Introduction

  • Stochastic context-free grammars are used to model RNA structure (to be covered in the next lecture)
  • We will now look at context-free grammars, which do not have probabilities
  • Introduced by Noam Chomsky in linguistics in the 1950s, also important in computer science (for example in compilers of programming languages)

What is a grammar

  • Example: Set of rules $S\to aSb$, $S\to \epsilon$ (also written in a shorter form as $S\to aSb|\epsilon$)
  • Two types of symbols: terminals (lowercase letters), nonterminals (uppercase letters)
  • Rules rewrite a nonterminal into a string of terminals and nonterminals (can also be the empty string, denoted by $\epsilon$)
  • The nonterminal S is the “start symbol”

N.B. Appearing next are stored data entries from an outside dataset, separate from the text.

## config.mk

```make
export PLATFORM = sky130hd
export DESIGN_NAME = instrRom
export DESIGN_NICKNAME = d
export VERILOG_FILES = /design/src/cpuPkg.sv /design/src/instrRom.sv
export SDC_FILE = /design/constraint.sdc
export NUM_CORES = 2
export LEC_CHECK = 0
export BUFFER_PORTS_ARGS = -buffer_cell sky130_fd_sc_hd__buf_2
export CAP_MARGIN = 20
export CELL_PAD_IN_SITES_DETAIL_PLACEMENT = 0
export CELL_PAD_IN_SITES_GLOBAL_PLACEMENT = 1
export CORE_MARGIN = 2
export CORE_UTILIZATION = 56
export DETAILED_ROUTE_END_ITERATION = 16
export PLACE_DENSITY = 0.9
export SYNTH_ARGS = -nofsm -noshare
export SYNTH_HDL_FRONTEND = slang
export SYNTH_SLANG_ARGS = --single-unit
```

## constraint.sdc

```tcl
create_clock -name clk -period 3.3 [get_ports clk]
set_input_delay 0.495 -clock clk [delete_from_list [all_inputs] [get_ports clk]]
set_output_delay 0.495 -clock clk [all_outputs]
set_load 0.1 [all_outputs]
```

## src/cpuPkg.sv

```systemverilog
package cpuPkg;

    // ********************
    // Widths
    // ********************
    localparam int dataWidth  = 8;      // Registers and data bytes
    localparam int addrWidth  = 16;     // PC and instruction addresses
    localparam int instrWidth = 16;     // One instruction word

    // Instruction fields
    localparam int rdHi  = 15;          // Destination register
    localparam int rdLo  = 12;
    localparam int immHi = 11;          // 8-bit immediate
    localparam int immLo = 4;
    localparam int rbHi  = 11;          // Source B, upper nibble of the immediate
    localparam int rbLo  = 8;
    localparam int opHi  = 3;           // Opcode
    localparam int opLo  = 0;

    // Stack pointer pair, r14 low and r15 high
    localparam logic [3:0] spLowReg = 4'd14;

    // ********************
    // Enums
    // ********************
    typedef enum logic [3:0] {
        OP_NOP, OP_LDI, OP_MOV, OP_ADD, OP_SUB, OP_AND, OP_OR, OP_ADDI,
        OP_LD, OP_ST, OP_OUT, OP_JMP, OP_BZ, OP_CALL, OP_RET, OP_HALT
    } opcodeE;

    typedef enum logic [2:0] {
        ALU_PASSB, ALU_ADD, ALU_SUB, ALU_AND, ALU_OR
    } aluModeE;

    typedef enum logic [2:0] {
        FETCH, DECODE, EXEC, MEMWAIT, WORD2, RET1, RET2, HALTED
    } stateE;

endpackage

```

## src/instrRom.sv

```systemverilog
`timescale 1ns/1ns

module instrRom #(
    parameter int romDepthLog2 = 8
) (
    input  logic clk,
    input  logic wrEn,
    input  logic [cpuPkg::addrWidth-1:0] wrAddr,
    input  logic [cpuPkg::instrWidth-1:0] wrData,
    input  logic [cpuPkg::addrWidth-1:0] rdAddr,
    output logic [cpuPkg::instrWidth-1:0] rdData
);
    logic [cpuPkg::instrWidth-1:0] mem [2**romDepthLog2];

    // Load port, used while the core is stopped
    always_ff @(posedge clk) begin
        if (wrEn)
            mem[wrAddr[romDepthLog2-1:0]] <= wrData;
    end

    // One word per cycle, one cycle late
    always_ff @(posedge clk) begin
        rdData <= mem[rdAddr[romDepthLog2-1:0]];
    end
endmodule

```

==> results.ini <==
[run_status]
outcome = completed

[power]
p_leak_nw = 58.00
powerDensity_nw_per_um2 = 592.5
vdd_drop_max_v = 0.0005321
power.total_w = 0.1069

[timing]
fin_crit_sh_pct = 98.19
maxSlewViolCount = 0
holdWs_ps = 29.61
max_freq_ghz = 0.3086
worst_pin_slew_ps = 1124
max_slew_margin_pct = 25.05
finalClockSkew_ps = 55.50
min_period_ps = 3240
hold_viol_final = 0
setup_violations = 0
rsz0062_at_grt = no

[logic_synthesis]
synth_edf_count = 4096
ys_async_sr_fraction_pct = 0
synth_cells = 7360
yosysUniqueCellTypes = 52
yosysWarnings = 0
synth_top_cell_by_area = edfxtp_1
syn_area_per_cell_um2 = 21.56
synth_nets = 7410
yosysSeqAreaShare_pct = 77.70
synth_ff_type = edfxtp_1
netlist.area_leader.share_pct = 77.50
synth_area_um2 = 158700
synth_area_leaders = edfxtp_1 (77%), mux4_2 (11%), mux2i_1 (3.6%)
ys_ff_latch = 4112

[drt]
viasPerCell = 6.952
drt-initial-drc-count = 14695
antenna_left = 0
drc = 0
wire_per_inst_um = 35.99
vias = 84666
firstDrtPassIters = 7
wl_mm = 438.3

[global_route]
grt_overflow = 0
grt_max_degree = 138
grt_pass1_wl_mm = 620.5
antenna_found_initial = 25
grt_pass1_vias = 84430
track_usage_pct = 30.29

[clocking]
cts_resized = 0
post_cts_buffers = 0
cts_tree = yes
clock-sinks = 4112
root_buffer = clkbuf_16
cts_max_path_buffers = 4
clk_latency_ps = 920
h-tree-depth = 5
cts-buffers-inserted = 382
clkTransAtPathRegs_ps = 60

[placement]
gp_congestion = 0.9252
portBuffers = 49
dpl.hpwl_mm = 250.9

[critical_path]
critical_path_class = in -> reg
start_kind = input port
endpoint_kind = register
r2r_cells = 6
cp.required_ps = 4100
r2r-end = rdData[13]
max_stage_delay_ps = 960
critPathMaxFanout = 16
critPathSlowestCell = o32ai_1
cp_cell_sequence = buf_12, buf_12, buf_4, mux4_2, mux4_2, a22o_1, o32ai_1, buf_4, nor4_1
rrSetupSlack_ps = 110
arrival_ps = 4040
reg2reg_from = mem[23][13]

[layout]
fin_nets = 8167
final_common_cell = edfxtp_1
area_growth_pct = 13.65
n_fill_cell = 17208
layout-drive-gt1-share_pct = 26.80
layout_common_cells = edfxtp_1 (4096), mux4_2 (797), buf_4 (673), mux2i_1 (565), clkbuf_16 (384)

[floorplan]
die_x_um = 536.4
initial_core_util_pct = 56.27
die_h_um = 536.4
coreArea_um2 = 282000
die_area_um2 = 287700
rows = 195
boundaryPins = 66

[worst_hold_path]
hold_class = in -> reg
hp-start = wrData[10]
hold_depth = 1
hold_end = mem[90][10]

[run]
cap_violations = 0

-- sequential cells by signal, indices dropped and copies added (netlist names) --
name    flops
mem      4096
rdData     16
-- worst max-delay path: cells and delay by family --
| kind | cells | cell delay, ps |
|---|---|---|
| AOI/OAI and AO/OA | 2 | 1320 |
| buffers and inverters | 4 | 990 |
| muxes | 2 | 1130 |
| and+or+nand+nor | 1 | 50 |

Using a grammar to generate strings

  • Start with the start nonterminal S
  • At each step, rewrite the leftmost nonterminal according to one of the rules
  • Stop when there are no nonterminals left
  • Example: $S\to aSb \to aaSbb \to aaaSbbb \to aaaSbbb$ (the last step uses the rule $S\to \epsilon$)
  • What strings can this grammar generate?
    • Of the form aa…abb…b with the same number of a’s and b’s (computer scientists write $a^kb^k$ for $k \ge 0$)

Exercises

  • Construct a grammar for words of the form aa..abb..b where the number of a’s is equal to or greater than the number of b’s, $a^ib^j$ for $i\ge j$
    • $S\to aSb | aS | \epsilon$
  • Construct a grammar for words of the same type, where the number of a’s is greater than the number of b’s, i.e. $i>j$
    • $S\to aSb | aT$, $T\to aT | \epsilon$ or $S\to aSb | aS | a$
  • Construct a grammar for well-parenthesized expressions using parentheses (),[,]. For example, [()()([])] is well-parenthesized, but [(]) is not.
    • $S\to SS| (S) | [S] | \epsilon$
    • example of a derivation in this grammar: S->[S]->[SS]->[SSS]->[(S)SS]->[()SS]->[()(S)S]->[()()S]->[()()(S)]->[()()([S])]->[()()([])]

Parsing a string using a grammar

The task is to determine how a string could have been generated using the rules

  • The grammar for well-parenthesized expressions helps us determine which parenthesis matches which: those that were generated in one step
  • Similarly, in the next lecture we will have a grammar for RNA, which will generate paired nucleotides in one step

More exercises

  • Construct a grammar for DNA palindromes, i.e. sequences that, when reversed and complemented, yield the same sequence, e.g. GATC
    • $S\to gSc | cSg | aSt | tSa | \epsilon$
  • RNA hairpins with an arbitrarily long paired part and 3 unpaired nucleotides in the middle
    • $S\to gSc | cSg | aSu | uSa | aaa | aac | aag | aau | … | uuu$
  • Harder example: Construct a grammar for words with the same number of a’s and b’s in any order
    • $S\to \epsilon | aSbS | bSaS$
    • how does it generate aababbba?
    • why can it generate all such strings?